# The goats are becoming stylish!



## LamanchaAcres (Jan 11, 2013)

Our herd of 21 got new collars today and tomorrow there custom neck tags from Ear tags Direct should be coming in. Izzie wanted to show how happy she was.


----------



## Bambi (Jun 10, 2012)

Very pretty Izzie!


----------



## toth boer goats (Jul 20, 2008)

Cute goats


----------



## KW Farms (Jun 21, 2008)

Very stylish indeed! :laugh:


----------



## LamanchaAcres (Jan 11, 2013)

There tags came in and are very cool. It was like .91 cents for every custom one that i did ( i put there name on the front and DOB on the back )


----------



## YourSoJelly (Aug 20, 2013)

That is VERY cool! Cute, cool, and it helps your wallet!


----------



## LamanchaAcres (Jan 11, 2013)

YourSoJelly said:


> That is VERY cool! Cute, cool, and it helps your wallet!


They are worth the money.

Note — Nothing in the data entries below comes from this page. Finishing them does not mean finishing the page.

<file path="src/rtl/alu_pkg.sv">
// Shared constants for the sequential ALU: opcode encoding, FSM state
// encoding and the opcode width.
package alu_pkg;

  localparam int unsigned OP_W = 4;
  localparam int unsigned ST_W = 2;

  // Opcode encoding; values above OP_MUL are undefined and reported as illegal.
  localparam logic [OP_W-1:0] OP_ADD  = 4'd0;
  localparam logic [OP_W-1:0] OP_SUB  = 4'd1;
  localparam logic [OP_W-1:0] OP_AND  = 4'd2;
  localparam logic [OP_W-1:0] OP_OR   = 4'd3;
  localparam logic [OP_W-1:0] OP_XOR  = 4'd4;
  localparam logic [OP_W-1:0] OP_SLL  = 4'd5;
  localparam logic [OP_W-1:0] OP_SRL  = 4'd6;
  localparam logic [OP_W-1:0] OP_SRA  = 4'd7;
  localparam logic [OP_W-1:0] OP_SLT  = 4'd8;
  localparam logic [OP_W-1:0] OP_SLTU = 4'd9;
  localparam logic [OP_W-1:0] OP_MUL  = 4'd10;

  // FSM state encoding.
  localparam logic [ST_W-1:0] ST_IDLE = 2'd0;
  localparam logic [ST_W-1:0] ST_MULT = 2'd1;
  localparam logic [ST_W-1:0] ST_DONE = 2'd2;

endpackage

</file>
<file path="src/rtl/alu_mul_iter.sv">
// WIDTH-iteration unsigned shift-add multiplier.
// Ports:
//   clk, rst        : clock, synchronous active-high reset
//   i_start         : load operands and begin (ignored bits of state are reloaded)
//   i_a, i_b        : unsigned multiplicand / multiplier
//   o_busy          : iterations in progress
//   o_done_c        : current edge performs the final iteration (combinational)
//   o_product_c     : accumulator value after the current edge's iteration (combinational)
module alu_mul_iter #(
  parameter int unsigned WIDTH = 16
) (
  input  logic                 clk,
  input  logic                 rst,
  input  logic                 i_start,
  input  logic [WIDTH-1:0]     i_a,
  input  logic [WIDTH-1:0]     i_b,
  output logic                 o_busy,
  output logic                 o_done_c,
  output logic [2*WIDTH-1:0]   o_product_c
);

  localparam int unsigned SHW = $clog2(WIDTH);
  localparam int unsigned PW  = 2 * WIDTH;

  logic [PW-1:0]    r_mcand;
  logic [PW-1:0]    r_acc;
  logic [WIDTH-1:0] r_mplier;
  logic [SHW-1:0]   r_cnt;
  logic             r_busy;
  logic [PW-1:0]    w_acc_nxt;
  logic             w_last;

  // One partial product per iteration, selected by the multiplier LSB.
  assign w_acc_nxt = r_acc + (r_mplier[0] ? r_mcand : '0);
  assign w_last    = r_busy && (r_cnt == SHW'(WIDTH - 1));

  // Iteration state.
  always_ff @(posedge clk) begin
    if (rst) begin
      r_mcand  <= '0;
      r_acc    <= '0;
      r_mplier <= '0;
      r_cnt    <= '0;
      r_busy   <= 1'b0;
    end else if (i_start) begin
      r_mcand  <= {{WIDTH{1'b0}}, i_a};
      r_acc    <= '0;
      r_mplier <= i_b;
      r_cnt    <= '0;
      r_busy   <= 1'b1;
    end else if (r_busy) begin
      r_acc    <= w_acc_nxt;
      r_mcand  <= r_mcand << 1;
      r_mplier <= r_mplier >> 1;
      r_cnt    <= r_cnt + SHW'(1);
      if (w_last) begin
        r_busy <= 1'b0;
      end
    end
  end

  assign o_busy      = r_busy;
  assign o_done_c    = w_last;
  assign o_product_c = w_acc_nxt;

endmodule

</file>
<file path="src/rtl/alu_seq.sv">
// Handshaked sequential ALU: single-cycle ops complete in one cycle, MUL
// uses the iterative multiplier. One operation in flight at a time.
// Ports:
//   clk, rst            : clock, synchronous active-high reset
//   in_valid / in_ready : operation handshake (a, b, op captured on acceptance)
//   a, b, op            : operands and opcode; shift amount is b[SHW-1:0]
//   out_valid/out_ready : result handshake
//   result, zero, negative, carry, overflow, illegal : registered result and flags
module alu_seq
  import alu_pkg::*;
#(
  parameter  int unsigned WIDTH = 16,
  localparam int unsigned SHW   = $clog2(WIDTH)
) (
  input  logic             clk,
  input  logic             rst,
  input  logic             in_valid,
  output logic             in_ready,
  input  logic [WIDTH-1:0] a,
  input  logic [WIDTH-1:0] b,
  input  logic [OP_W-1:0]  op,
  output logic             out_valid,
  input  logic             out_ready,
  output logic [WIDTH-1:0] result,
  output logic             zero,
  output logic             negative,
  output logic             carry,
  output logic             overflow,
  output logic             illegal
);

  logic [ST_W-1:0]    r_state;
  logic [ST_W-1:0]    w_state_nxt;
  logic               r_in_ready;
  logic               r_out_valid;
  logic [WIDTH-1:0]   r_result;
  logic               r_zero;
  logic               r_negative;
  logic               r_carry;
  logic               r_overflow;
  logic               r_illegal;

  logic               w_accept;
  logic               w_load_alu;
  logic               w_load_mul;
  logic               w_mul_start;
  logic               w_mul_busy;
  logic               w_mul_done_c;
  logic [2*WIDTH-1:0] w_mul_prod_c;

  logic [WIDTH:0]     w_sum;
  logic [WIDTH-1:0]   w_diff;
  logic [SHW-1:0]     w_shamt;
  logic signed [WIDTH-1:0] w_sra;
  logic               w_slt;
  logic               w_sltu;
  logic [WIDTH-1:0]   w_alu_res;
  logic               w_alu_carry;
  logic               w_alu_ovf;
  logic               w_alu_ill;

  assign w_accept = in_valid && r_in_ready;

  alu_mul_iter #(.WIDTH(WIDTH)) u_mul (
    .clk         (clk),
    .rst         (rst),
    .i_start     (w_mul_start),
    .i_a         (a),
    .i_b         (b),
    .o_busy      (w_mul_busy),
    .o_done_c    (w_mul_done_c),
    .o_product_c (w_mul_prod_c)
  );

  // State register.
  always_ff @(posedge clk) begin
    if (rst) begin
      r_state <= ST_IDLE;
    end else begin
      r_state <= w_state_nxt;
    end
  end

  // Next state and load strobes.
  always_comb begin
    w_state_nxt = r_state;
    w_load_alu  = 1'b0;
    w_load_mul  = 1'b0;
    w_mul_start = 1'b0;
    case (r_state)
      ST_IDLE: begin
        if (w_accept) begin
          if (op == OP_MUL) begin
            w_state_nxt = ST_MULT;
            w_mul_start = 1'b1;
          end else begin
            w_state_nxt = ST_DONE;
            w_load_alu  = 1'b1;
          end
        end
      end
      ST_MULT: begin
        if (w_mul_done_c) begin
          w_state_nxt = ST_DONE;
          w_load_mul  = 1'b1;
        end else if (!w_mul_busy) begin
          // Multiplier lost its operation; recover rather than hang.
          w_state_nxt = ST_IDLE;
        end
      end
      ST_DONE: begin
        if (out_ready) begin
          w_state_nxt = ST_IDLE;
        end
      end
      default: w_state_nxt = ST_IDLE;
    endcase
  end

  assign w_sum   = {1'b0, a} + {1'b0, b};
  assign w_diff  = a - b;
  assign w_shamt = b[SHW-1:0];
  assign w_sra   = $signed(a) >>> w_shamt;
  assign w_slt   = $signed(a) < $signed(b);
  assign w_sltu  = a < b;

  // Single-cycle datapath.
  always_comb begin
    w_alu_res   = '0;
    w_alu_carry = 1'b0;
    w_alu_ovf   = 1'b0;
    w_alu_ill   = 1'b0;
    case (op)
      OP_ADD: begin
        w_alu_res   = w_sum[WIDTH-1:0];
        w_alu_carry = w_sum[WIDTH];
        w_alu_ovf   = (a[WIDTH-1] == b[WIDTH-1]) && (w_sum[WIDTH-1] != a[WIDTH-1]);
      end
      OP_SUB: begin
        w_alu_res   = w_diff;
        w_alu_carry = w_sltu;
        w_alu_ovf   = (a[WIDTH-1] != b[WIDTH-1]) && (w_diff[WIDTH-1] != a[WIDTH-1]);
      end
      OP_AND:  w_alu_res = a & b;
      OP_OR:   w_alu_res = a | b;
      OP_XOR:  w_alu_res = a ^ b;
      OP_SLL:  w_alu_res = a << w_shamt;
      OP_SRL:  w_alu_res = a >> w_shamt;
      OP_SRA:  w_alu_res = w_sra;
      OP_SLT:  w_alu_res = WIDTH'(w_slt);
      OP_SLTU: w_alu_res = WIDTH'(w_sltu);
      default: w_alu_ill = 1'b1;
    endcase
  end

  // Handshake outputs follow the next state so they are valid from the first cycle.
  always_ff @(posedge clk) begin
    if (rst) begin
      r_in_ready  <= 1'b0;
      r_out_valid <= 1'b0;
    end else begin
      r_in_ready  <= (w_state_nxt == ST_IDLE);
      r_out_valid <= (w_state_nxt == ST_DONE);
    end
  end

  // Result and flags change only on entry to DONE.
  always_ff @(posedge clk) begin
    if (rst) begin
      r_result   <= '0;
      r_zero     <= 1'b0;
      r_negative <= 1'b0;
      r_carry    <= 1'b0;
      r_overflow <= 1'b0;
      r_illegal  <= 1'b0;
    end else if (w_load_alu) begin
      r_result   <= w_alu_res;
      r_zero     <= (w_alu_res == '0);
      r_negative <= w_alu_res[WIDTH-1];
      r_carry    <= w_alu_carry;
      r_overflow <= w_alu_ovf;
      r_illegal  <= w_alu_ill;
    end else if (w_load_mul) begin
      r_result   <= w_mul_prod_c[WIDTH-1:0];
      r_zero     <= (w_mul_prod_c[WIDTH-1:0] == '0);
      r_negative <= w_mul_prod_c[WIDTH-1];
      r_carry    <= |w_mul_prod_c[2*WIDTH-1:WIDTH];
      r_overflow <= 1'b0;
      r_illegal  <= 1'b0;
    end
  end

  assign in_ready  = r_in_ready;
  assign out_valid = r_out_valid;
  assign result    = r_result;
  assign zero      = r_zero;
  assign negative  = r_negative;
  assign carry     = r_carry;
  assign overflow  = r_overflow;
  assign illegal   = r_illegal;

endmodule

</file>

Very very nice quality, i think i paid 29.00 total for 21 custom, 2 blank and it was 12 dollars shipping because we are quite a few states away from the manufacturing place.


----------



## GoatieGranny (Jul 26, 2013)

They look great! Do most of you use those types of collars? We have dog collars on ours, but if there is a good reason to use those cool looking ones that you have, we would switch over.  Can't have our girls thinking they aren't stylish now, can we? LOL.


----------



## Little-Bits-N-Pieces (Apr 7, 2013)

Love that idea! I use numbers on mine when I have a flood of all one color kids, LOVE the name and DOB on them though. Fantastic idea, thanks for sharing


----------



## goatgirl132 (Oct 18, 2012)

GoatieGranny said:


> They look great! Do most of you use those types of collars? We have dog collars on ours, but if there is a good reason to use those cool looking ones that you have, we would switch over.  Can't have our girls thinking they aren't stylish now, can we? LOL.


I use dog collars.


----------



## YourSoJelly (Aug 20, 2013)

LamanchaAcres said:


> They are worth the money. Very very nice quality, i think i paid 29.00 total for 21 custom, 2 blank and it was 12 dollars shipping because we are quite a few states away from the manufacturing place.


What state are they manufactured in?


----------



## LamanchaAcres (Jan 11, 2013)

YourSoJelly said:


> What state are they manufactured in?


I think South Dakota


----------



## LamanchaAcres (Jan 11, 2013)

GoatieGranny said:


> They look great! Do most of you use those types of collars? We have dog collars on ours, but if there is a good reason to use those cool looking ones that you have, we would switch over.  Can't have our girls thinking they aren't stylish now, can we? LOL.


We used dog collars on some for awile but they would fade and break. Then we used another similar chain with metal clasps but they all got stuck on the fences. After getting tired of them not having collars when i need to grab them i ordered these and the tags for an extra touch.


----------



## LamanchaAcres (Jan 11, 2013)

More pics ❤


----------



## .:Linz:. (Aug 25, 2011)

Oh, I like those tags! 

I use the plastic chain and the breakaway links that Hoegger's sells for my goats. When we're all down in the barn and a goat is being stubborn and pulls against the collar as I'm leading them and the link breaks away, it's annoying. But on the few occasions one of my girls has come down to the barn missing her collar and I've found it under (or once, hanging on) a tree, I'm VERY thankful they break away as easily as they do!


----------



## OakHollowRanch (Jun 6, 2013)

Very cute! They all look very pleased!  

I use dog collars, personally. I wish they weren't so expensive though!


----------



## toth boer goats (Jul 20, 2008)

I like them


----------



## littlegoatgirl (Jan 11, 2013)

Love those, especially the tags! I use dog collars, but love those too!


----------



## alamo_goats (Aug 26, 2013)

Oh, new 'clothes'! Very nice. I have collars with bells (i love the sound of the bells when they come running) on my girls but I really like the idea of the name and especially the DOB. A quick and easy way to keep track of things in a growing herd.


----------



## littlegoatgirl (Jan 11, 2013)

alamo_goats said:


> Oh, new 'clothes'! Very nice. I have collars with bells (i love the sound of the bells when they come running) on my girls but I really like the idea of the name and especially the DOB. A quick and easy way to keep track of things in a growing herd.


Where did you get the bell collars?


----------



## dayofthunder (Aug 23, 2013)

Awe I love Izzy!!!


----------



## nikkieverhart13 (Jul 26, 2013)

Those are so cute!! Good idea!


----------



## LamanchaAcres (Jan 11, 2013)

dayofthunder said:


> Awe I love Izzy!!!


Lol if u notice her lips theres a heart there.


----------